Levers of Change: Local Focus, System-Wide Gains

For a small organization, the United Hospital Fund has a very large mission: to improve health care—both the outcomes and experience of health care—for all New Yorkers. We've had notable, even outsize, successes through the years, by using our resources strategically, focusing on key levers of change.

One way we've been doing that is by analyzing policies to assess how they encourage or inhibit a good health system—and by developing options for policy change to support improved outcomes.

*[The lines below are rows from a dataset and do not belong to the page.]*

File: src/rtl/adc_input_frontend.sv
// adc_input_frontend
//   Serial ADC front end. A clk_en strobe starts one chip-select frame.
//   The frame is FRAME_BITS SCLK cycles long: 4 leading zeros, then
//   12 data bits, MSB first. The captured 12-bit code is converted to
//   a signed Q(WIDTH-FRAC).FRAC sample.
//
//   Optional feature: define ADC_DC_BLOCK_EN to insert a first-order
//   DC blocker (leaky accumulator, shift 8) after the conversion.
//
// Ports
//   clk          system clock, rising edge
//   rst          asynchronous reset, active high
//   clk_en       one-cycle conversion trigger (sample-rate strobe)
//   adc_sdo      serial data from the ADC
//   adc_cs_n     ADC chip select, active low
//   adc_sclk     ADC serial clock, idle high
//   sample_out   converted sample; holds its value between updates
//   sample_valid one-cycle pulse when sample_out updates
//   busy         high while a frame is in progress
//   overrun      one-cycle pulse for each clk_en that arrives while busy
//
// Timing at defaults:
//   clk_en cycle 0, SETUP cycles 1..4, SHIFT cycles 5..132, DONE cycle 133.
//   sample_out/sample_valid are registered out of DONE, so they appear in
//   cycle 134. busy covers cycles 1..133, so a clk_en in DONE is an
//   overrun, and a clk_en in cycle 134 starts the next frame.
module adc_input_frontend #(
  parameter int WIDTH      = 18,
  parameter int FRAC       = 14,
  parameter int SCLK_DIV   = 4,
  parameter int FRAME_BITS = 16
) (
  input  logic                    clk,
  input  logic                    rst,
  input  logic                    clk_en,
  input  logic                    adc_sdo,
  output logic                    adc_cs_n,
  output logic                    adc_sclk,
  output logic signed [WIDTH-1:0] sample_out,
  output logic                    sample_valid,
  output logic                    busy,
  output logic                    overrun
);

  localparam int DIV_W = (SCLK_DIV > 1) ? $clog2(SCLK_DIV) : 1;
  localparam int BIT_W = (FRAME_BITS > 1) ? $clog2(FRAME_BITS) : 1;
  // Mid-scale code 2048, scaled by 2^(FRAC-11), lands on 0.
  localparam logic signed [WIDTH-1:0] OFFSET = WIDTH'(2 ** FRAC);

  typedef enum logic [1:0] {IDLE, SETUP, SHIFT, DONE} state_t;

  state_t             state, state_nxt;
  logic [DIV_W-1:0]   div_cnt;
  logic [BIT_W-1:0]   bit_cnt;
  logic               phase_hi;
  logic [11:0]        shift_reg;   // the leading frame bits fall out the top
  logic               div_last, bit_last;
  logic [WIDTH-1:0]   code_ext;
  logic signed [WIDTH-1:0] x_raw, x_out;

  assign div_last = (div_cnt == DIV_W'(SCLK_DIV - 1));
  assign bit_last = (bit_cnt == BIT_W'(FRAME_BITS - 1));
  // busy is low in IDLE, so a trigger never counts as an overrun.
  assign overrun  = clk_en & busy;

  assign code_ext = WIDTH'(shift_reg) << (FRAC - 11);
  assign x_raw    = $signed(code_ext) - OFFSET;

`ifdef ADC_DC_BLOCK_EN
  localparam logic signed [WIDTH+8:0] YMAX = (WIDTH+9)'(2 ** (WIDTH-1) - 1);
  localparam logic signed [WIDTH+8:0] YMIN = -(WIDTH+9)'(2 ** (WIDTH-1));

  logic signed [WIDTH+7:0] acc, acc_sh;
  logic signed [WIDTH+8:0] y_wide;

  assign acc_sh = acc >>> 8;
  assign y_wide = (WIDTH+9)'(x_raw) - (WIDTH+9)'(acc_sh);

  always_comb begin
    x_out = y_wide[WIDTH-1:0];
    if (y_wide > YMAX)      x_out = YMAX[WIDTH-1:0];
    else if (y_wide < YMIN) x_out = YMIN[WIDTH-1:0];
  end

  // The accumulator tracks the DC level; it moves once per converted sample.
  always_ff @(posedge clk or posedge rst) begin
    if (rst)                acc <= '0;
    else if (state == DONE) acc <= acc + (WIDTH+8)'(x_raw) - acc_sh;
  end
`else
  assign x_out = x_raw;
`endif

  always_ff @(posedge clk or posedge rst) begin
    if (rst) state <= IDLE;
    else     state <= state_nxt;
  end

  always_comb begin
    state_nxt = state;
    case (state)
      IDLE:    if (clk_en) state_nxt = SETUP;
      SETUP:   if (div_last) state_nxt = SHIFT;
      SHIFT:   if (div_last && phase_hi && bit_last) state_nxt = DONE;
      DONE:    state_nxt = IDLE;
      default: state_nxt = IDLE;
    endcase
  end

  always_ff @(posedge clk or posedge rst) begin
    if (rst) begin
      adc_cs_n     <= 1'b1;
      adc_sclk     <= 1'b1;
      sample_out   <= '0;
      sample_valid <= 1'b0;
      busy         <= 1'b0;
      div_cnt      <= '0;
      bit_cnt      <= '0;
      phase_hi     <= 1'b0;
      shift_reg    <= '0;
    end else begin
      sample_valid <= 1'b0;
      case (state)
        IDLE: begin
          div_cnt  <= '0;
          bit_cnt  <= '0;
          phase_hi <= 1'b0;
          if (clk_en) begin
            adc_cs_n <= 1'b0;
            busy     <= 1'b1;
          end
        end
        SETUP: begin
          if (div_last) begin
            div_cnt  <= '0;
            adc_sclk <= 1'b0;
          end else begin
            div_cnt <= div_cnt + 1'b1;
          end
        end
        SHIFT: begin
          // Capture in the first cycle with SCLK high. The ADC changed
          // SDO on the falling edge, so the data has had half a bit to settle.
          if (phase_hi && div_cnt == '0)
            shift_reg <= {shift_reg[10:0], adc_sdo};
          if (div_last) begin
            div_cnt <= '0;
            if (!phase_hi) begin
              adc_sclk <= 1'b1;
              phase_hi <= 1'b1;
            end else if (bit_last) begin
              adc_cs_n <= 1'b1;       // SCLK is already high, so it stays idle
              phase_hi <= 1'b0;
            end else begin
              adc_sclk <= 1'b0;
              phase_hi <= 1'b0;
              bit_cnt  <= bit_cnt + 1'b1;
            end
          end else begin
            div_cnt <= div_cnt + 1'b1;
          end
        end
        DONE: begin
          busy         <= 1'b0;
          sample_out   <= x_out;
          sample_valid <= 1'b1;
        end
        default: ;
      endcase
    end
  end

endmodule

File: config.mk
export PLATFORM = sky130hd
export DESIGN_NAME = adc_input_frontend
export DESIGN_NICKNAME = d
export VERILOG_FILES = /design/src/rtl/adc_input_frontend.sv
export SDC_FILE = /design/constraint.sdc
export NUM_CORES = 1
export LEC_CHECK = 0
export BUFFER_PORTS_ARGS = -buffer_cell sky130_fd_sc_hd__buf_2
export CORE_MARGIN = 2
export CORE_UTILIZATION = 43
export DETAILED_ROUTE_END_ITERATION = 16
export GPL_ROUTABILITY_DRIVEN = 0
export SLEW_MARGIN = 20
export SYNTH_ARGS = -nofsm -noshare
export SYNTH_HDL_FRONTEND = slang
export SYNTH_SLANG_ARGS = --single-unit
File: constraint.sdc
create_clock -name clk -period 3.8 [get_ports clk]
set_input_delay 0.76 -clock clk [delete_from_list [all_inputs] [get_ports clk]]
set_output_delay 0.76 -clock clk [all_outputs]
set_load 0.03 [all_outputs]
==> metrics.txt, run 1 <==
Inserted Clock Buffers 5; hold path start shift_reg[11]; register area share after synthesis 0.538; initial antenna violation count 0; Hold Path Class flip-flop to flip-flop; Synth cell types 32; H-tree levels 2; final worst slack 1.75 ns; FP Rows 23; setup TNS 0 ns; sequential cell area 928 um^2; fraction of layout cells with a size suffix above 1 0.382; asr flop ratio synth 1.00; total power draw 0.775 mW; post-CTS resize count 0; Worst path max stage delay 0.50 ns; multi-input logic area 718 um^2; P_leak 1.02 nW; Pre-antenna DRT Iters 4; clock skew 0.00932 ns; Slew @ Worst Pin 0.926 ns; Final #Nets 169; largest net degree at the start of global routing 26; Cell Area, Synth 1730 um^2; DR DRC count 0; first-pass GRT wire length 4.55 mm; GRT overflow 0; num ports 27; Critical Path RT 3.97 ns; CTS tree done; Setup crit end kind flip-flop; clock slew seen by the registers of the worst setup and hold paths 0.07 ns; GRT Resource Usage Total 0.141; final setup fails 0; # diodes 0; yosys synthesis warning count 0; run status complete, no violations; Fillers 329; Hold-fix buffers, CTS 0; Worst slew margin 0.382; Seq cells post-synth 37; critical path peak fanout 12; Peak Freq 487 MHz; Initial Util 0.438; Post-Syn Area per Cell 13.1 um^2; die area 4540 um^2; Avg WL per Cell 14.1 um; fin. max-slew vios 0; worst setup path start state[0]; Period minus WS final 2.05 ns; total wire length 2.93 mm; CTS max path bufs 2; die width 67.3 um; Setup CP Type flip-flop to flip-flop; antenna-violating nets left 0; via count 1060; IO Port Bufs 23; crit start category flip-flop; die height 67.3 um; CTS root buffer clkbuf_8; Max-Cap Viols 0; final number of hold-violating endpoints 0; RSZ-0062 raised after global routing false; crit share post-route 0.540; Worst VDD drop 0.175 mV; synthesized netlist cell count 132; DR iter-0 viols 54; setup bufs post-CTS 0; core area 3940 um^2; Layout area overhead 14.6%; crit path DAT 2.22 ns; vias in the first global route 977; HPWL Detailed 2.00 mm; post-DR vias/cell 5.12; CTS sink count 37; Setup WS pre-CTS 1.77 ns; Most used DFF post-synth dfrtp_1; Post-synth EDFFs 0; crit-path cells inv_1 > ha_1 > nand3_1 > mux2_1; worst reg2reg path startpoint state[0]; PwrDens 392 nW/um^2; clk_lat worst skew 0.29 ns; CP max stage cell nand3_1
through the flow:
stage | cells | cell area, um^2 | utilization | hold slack (ns)
3_5_place_dp | 199 | 1860 | 0.471 | 0.454
2_1_floorplan | 134 | 1730 | - | 0.417
4_1_cts | 207 | 1980 | 0.502 | 0.464
5_1_grt | 207 | 1980 | 0.502 | 0.507
3_3_place_gp | 199 | 1860 | 0.471 | 0.446
6_report | 207 | 1980 | 0.502 | 0.456
per-layer routing:
layer / global-route usage / vias to the layer above / wire (um)
li1: - / 499 / -
met1: 0.179 / 531 / 1390
met2: 0.205 / 23 / 1360
met3: 0.0483 / 7 / 114
met4: 0.0867 / 0 / 53
met5: 0 / - / 0
final cells by class:
type                       count  area share
sequential                    37       0.469
multi-input combinational     81       0.363
timing repair buffer          24      0.0620
clock buffer                   6      0.0417
tap                           50      0.0316
clock inverter                 2      0.0190
inverter                       7      0.0133
Yosys cell counts, types with 2 or more instances:
| library cell | n | area (um^2) |
|---|---|---|
| dfstp_2 | 2 | 52.6 |
| buf_4 | 6 | 45.0 |
| nor2b_1 | 3 | 18.8 |
| inv_1 | 7 | 26.3 |
| nand2_1 | 7 | 26.3 |
| ha_1 | 9 | 113 |
| mux2i_1 | 3 | 30.0 |
| dfrtp_1 | 35 | 876 |
| a221o_1 | 2 | 20.0 |
| nand3_1 | 3 | 15.0 |
| buf_2 | 3 | 15.0 |
| nor2_1 | 3 | 11.3 |
| o21ai_0 | 3 | 15.0 |
| mux2_2 | 21 | 236 |
| mux2_1 | 6 | 67.6 |
| a21oi_1 | 3 | 15.0 |
cells in the final DEF (no fill, tap or decap), types with 6 or more instances in the layout:
master / synthesis / final
dfrtp_1: 35 / 35
ha_1: 9 / 9
clkbuf_8: 0 / 6
buf_2: 3 / 23
nand2_1: 7 / 7
mux2_2: 21 / 21
inv_1: 7 / 7
mux2_1: 6 / 6
critical path, delay by kind of cell, from the launching register on:
kind,cells,cell delay (ns)
flops,1,0.42
mux,1,0.48
buf+inv,1,0.14
fa+ha+maj,1,0.38
simple gates,1,0.50
path summary, 6_finish.rpt:
| kind | endpoint | cells after the start | slack, ns |
|---|---|---|---|
| max | shift_reg[11] | 4 | 1.75 |
| min | sample_out[16] | 1 | 0.46 |
| max reg2reg | shift_reg[11] | 4 | 1.75 |
| min reg2reg | sample_out[16] | 1 | 0.46 |
| max in group asynchronous | sample_valid | 3 | 2.41 |
| min in group asynchronous | bit_cnt[0] | 2 | 0.66 |
cells by family after synthesis:
family,after synthesis,synth area share
AOI/OAI and AO/OA,14,0.0674
adders and majority gates,9,0.0653
buffers and inverters,16,0.0500
DFF,37,0.538
muxes,30,0.194
other,1,0.00217
and+or+nand+nor,25,0.0834
power by group:
part / leakage (nW) / switching [mW] / internal, mW
clock network: 0.0574 / 0.144 / 0.213
logic: 0.490 / 0.0126 / 0.00455
registers: 0.469 / 0.00271 / 0.397
total: 1.02 / 0.160 / 0.615
No activity file was read; power rests on OpenSTA's default activity.
==> run 2, diff against run 1 <==
--- a/config.mk
+++ b/config.mk
@@ -5,6 +5,7 @@
 export SDC_FILE = /design/constraint.sdc
 export NUM_CORES = 1
 export LEC_CHECK = 0
+export ABC_AREA = 1
 export BUFFER_PORTS_ARGS = -buffer_cell sky130_fd_sc_hd__buf_2
 export CORE_MARGIN = 2
 export CORE_UTILIZATION = 43
==> constraint.sdc (replaced) <==
create_clock -name clk -period 1.9 [get_ports clk]
set_input_delay 0.38 -clock clk [delete_from_list [all_inputs] [get_ports clk]]
set_output_delay 0.38 -clock clk [all_outputs]
set_load 0.03 [all_outputs]
==> metrics.txt, run 2 <==
run status complete, no violations; fin. max-slew vios 0; clock slew seen by the registers of the worst setup and hold paths 0.07 ns; Hold Slack 0.192 ns; synthesized netlist cell count 202; Final #Nets 239; GRT Resource Usage Total 0.150; most common library cells after synthesis nand2_1 (54), dfrtp_1 (35), inv_1 (29), o21ai_0 (15), o21ai_2 (11); Post-Syn Area per Cell 8.98 um^2; post-CTS resize count 0; Post-synth EDFFs 0; worst r2r path cells 5; Setup WS pre-CTS 0.344 ns; crit share post-route 0.809; setup TNS 0 ns; # diodes 0; DR iter-0 viols 63; Peak Freq 651 MHz; synth top area cells dfrtp_1 (48%), nand2_1 (11%), ha_1 (6.2%), inv_1 (6.0%), o21ai_2 (5.3%); Reg power frac 0.370; GRT overflow 0; Switch Pwr 1.28 mW; DR DRC count 0; Setup CP Type flip-flop to flip-flop; largest net degree at the start of global routing 38; crit start category flip-flop; die area 4750 um^2; initial antenna violation count 0; H-tree levels 2; die width 69.0 um; register area share after synthesis 0.512; num ports 27; clock skew 0.00741 ns; final number of hold-violating endpoints 0; Layout area overhead 11.5%; Hold-fix buffers, CTS 0; Avg WL per Cell 10.6 um; CTS max path bufs 2; Pre-antenna DRT Iters 4; worst setup path start state[0]; crit path DAT 1.71 ns; most frequent cells in the layout nand2_1 (54), dfrtp_1 (35), inv_1 (29), buf_2 (23), o21ai_0 (15); first-pass GRT wire length 5.07 mm; setup bufs post-CTS 0; Most used DFF post-synth dfrtp_1; asr flop ratio synth 1.00; Max-Cap Viols 0; FP Rows 23; final worst slack 0.364 ns; worst reg2reg path startpoint state[0]; Hold Path Class input port to asynchronous set/reset pin; Clock Power Share 0.183; IO Port Bufs 23; fraction of layout cells with a size suffix above 1 0.239; antenna-violating nets left 0; clk_lat worst skew 0.29 ns; Seq cells post-synth 37; HPWL Detailed 2.16 mm; core area 4030 um^2; via count 1273; count leader, synth nand2_1; Synth cell types 25; Pint 1.68 mW; Inserted Clock Buffers 5; power share of the combinational group 0.446; Initial Util 0.450; yosys synthesis warning count 0; P_leak 1.06 nW; Critical Path RT 2.07 ns; CTS tree done; Synth top area share 0.483; post-DR vias/cell 4.61; Period minus WS final 1.54 ns; commonest non-fill, non-tap cell in the layout nand2_1; leading area contributor after synthesis dfrtp_1; die height 69.0 um; Cell Area, Synth 1810 um^2; Setup crit end kind flip-flop; vias in the first global route 1153; CTS root buffer clkbuf_8; CTS sink count 37; total wire length 2.93 mm; critical path peak fanout 24; final setup fails 0; Worst VDD drop 0.727 mV; PwrDens 1460 nW/um^2; RSZ-0062 raised after global routing false; Switching Share 0.431; Util after Layout 0.502
run 2: logic make-up (layout without fill, tap and decap cells):
| logic type | after synthesis | count (layout) | synth area share |
|---|---|---|---|
| AO/OA/AOI/OAI | 31 | 31 | 0.111 |
| adder cells (fa/ha/maj) | 9 | 9 | 0.0621 |
| buffers and inverters | 41 | 63 | 0.107 |
| flip-flops | 37 | 37 | 0.512 |
| other | 1 | 3 | 0.00207 |
| AND/OR/NAND/NOR | 83 | 83 | 0.206 |
run 2: metal layers:
| layer | wire [um] | vias up | share of wire | track usage |
|---|---|---|---|---|
| met1 | 1390 | 572 | 0.47 | 0.176 |
| li1 | - | 669 | - | - |
| met2 | 1350 | 25 | 0.46 | 0.245 |
| met3 | 134 | 7 | 0.046 | 0.0536 |
| met4 | 57 | 0 | 0.019 | 0.0662 |
| met5 | 0 | - | 0 | 0 |
run 2: area by class of cell:
type | count | area (um^2)
Tap cell | 50 | 62.6
Fill cell | 388 | 2010
Sequential cell | 37 | 928
Multi-Input combinational cell | 126 | 699
Timing Repair Buffer | 25 | 130
Inverter | 31 | 116
Clock buffer | 7 | 86.3
run 2: critical path: stages (launching register included):
cell	delay [ns]
dfrtp_1	0.42
inv_1	0.12
ha_1	0.32
nand3_4	0.32
nor2_1	0.21
a21oi_2	0.04
run 2: worst paths after layout:
check | slack (ns) | end
worst max register to register | 0.36 | shift_reg[0]
worst max-delay path | 0.36 | shift_reg[0]
min in group clk | 0.34 | shift_reg[0]
max in group asynchronous | 1.37 | adc_sclk
worst min register to register | 0.46 | adc_sclk
worst min-delay path | 0.19 | bit_cnt[0]
run 2: power by group through the flow:
stage / Combinational (mW) / Sequential [mW] / Clock (mW)
after floorplan: 0.936 / 1.26 / 0
after global placement: 1.33 / 1.11 / 0
after detailed placement: 1.33 / 1.11 / 0
after CTS: 1.34 / 1.10 / 0.574
after global routing: 1.49 / 1.12 / 0.601
final: 1.32 / 1.10 / 0.541
run 2: per-stage QoR:
| step | std cells | power, mW | area, um^2 |
|---|---|---|---|
| CTS | 276 | 3.01 | 2020 |
| floorplan | 204 | 2.20 | 1820 |
| finish | 276 | 2.96 | 2020 |
| global route | 276 | 3.22 | 2020 |
| global placement | 269 | 2.44 | 1940 |
| detailed placement | 269 | 2.45 | 1940 |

We've all seen the enormous payoff of such work—a net increase of more than 375,000 insured New Yorkers in just the first year of the State's insurance exchange, and a major investment in reshaping New York's Medicaid program, to name just two advances. UHF is proud to have contributed in-depth, independent, insightful analysis that provided a basis for sound health policy decisions in New York, and we will continue to do so.

For the moment, the barbed debate about how to expand health coverage has largely abated. The Affordable Care Act and other hard-won policy changes have affirmed the goals and more clearly identified the breadth of issues that must be tackled for real transformation to occur, from who's covered, at what cost, through how services are delivered, paid for, and evaluated.

Now, UHF is increasingly bringing resources and attention to the challenge of moving from theory to reality—of creating concrete improvements in the delivery of care to patients and their families.

One key way of doing that is to advance the most thoroughly studied evidence-based practices—as well as promising innovative approaches—and bring them to scale. But spreading best practices that result in a positive experience and outcomes for patients remains extremely difficult, and creates the next generation of challenges: to take what works—innovative, optimal care, delivered effectively and efficiently—and make it standard practice across our system. That becomes, in the final analysis, the test of whether the better-performing health care system we all seek will be a success.

Building on our in-depth knowledge of New York's complex health care environment is another way in which UHF participates actively in the work of improving health care.

We're a New York organization that has used our understanding of the needs and strengths of our local institutions and local populations to lead and foster improvements in the city's health care services for more than 136 years.

Yet our relationships with policymakers, health care providers, payers, the business and nonprofit communities, and patient advocates, throughout the city and beyond—and our ability to bring those stakeholders together for productive exchanges—allow us to identify, assess, and help grow the most promising models for health care improvement on a broader scale. New York is, in fact, for the first time in many years, considered less an outlier than a model for approaches and programs that can be successfully applied elsewhere as well.

Another UHF characteristic: we tackle health care challenges in multiple dimensions—from access and affordability to quality and better ways of delivering services—but understand that all are interlocking parts of a larger whole, and actively make the connections among them.

Similarly, we are acutely mindful of the complexity of need, and know that approaches that will benefit a majority of people may not necessarily address the situations of specific groups of vulnerable New Yorkers. Our goal, always, is a better health system for all New Yorkers—not only those in the current policy or media spotlight, and not only the high-need, high-cost patients we typically think of, but also children, immigrants, the elderly, and family caregivers, to name a few.

UHF is also a facilitator and catalyst. Our initiatives have significantly improved patient safety in health care facilities. Created community-based supports for chronically ill seniors. Helped hundreds of thousands of family caregivers navigate the complexities of their tasks and the health care system.

Underlying our work are three deceptively simple questions that—well articulated or merely intuited—most New Yorkers have: Can I afford care? Can I find appropriate, effective care at an appropriate, convenient time and place? Does the care I get improve my health or support my well-being?

Those questions are our constant guide. They reflect what is central to our mission and to our work, the touchstone to which we always return: the people of New York, in all our diversity and resilience. How well our analyses, convening, grants, and guidance—our use of the levers at hand to create change in the larger world—translate into more effective health care for our fellow New Yorkers remains the measure of our success.

As always, we value your interest and support, and welcome your input as we continue to work for quality health care and better health for all.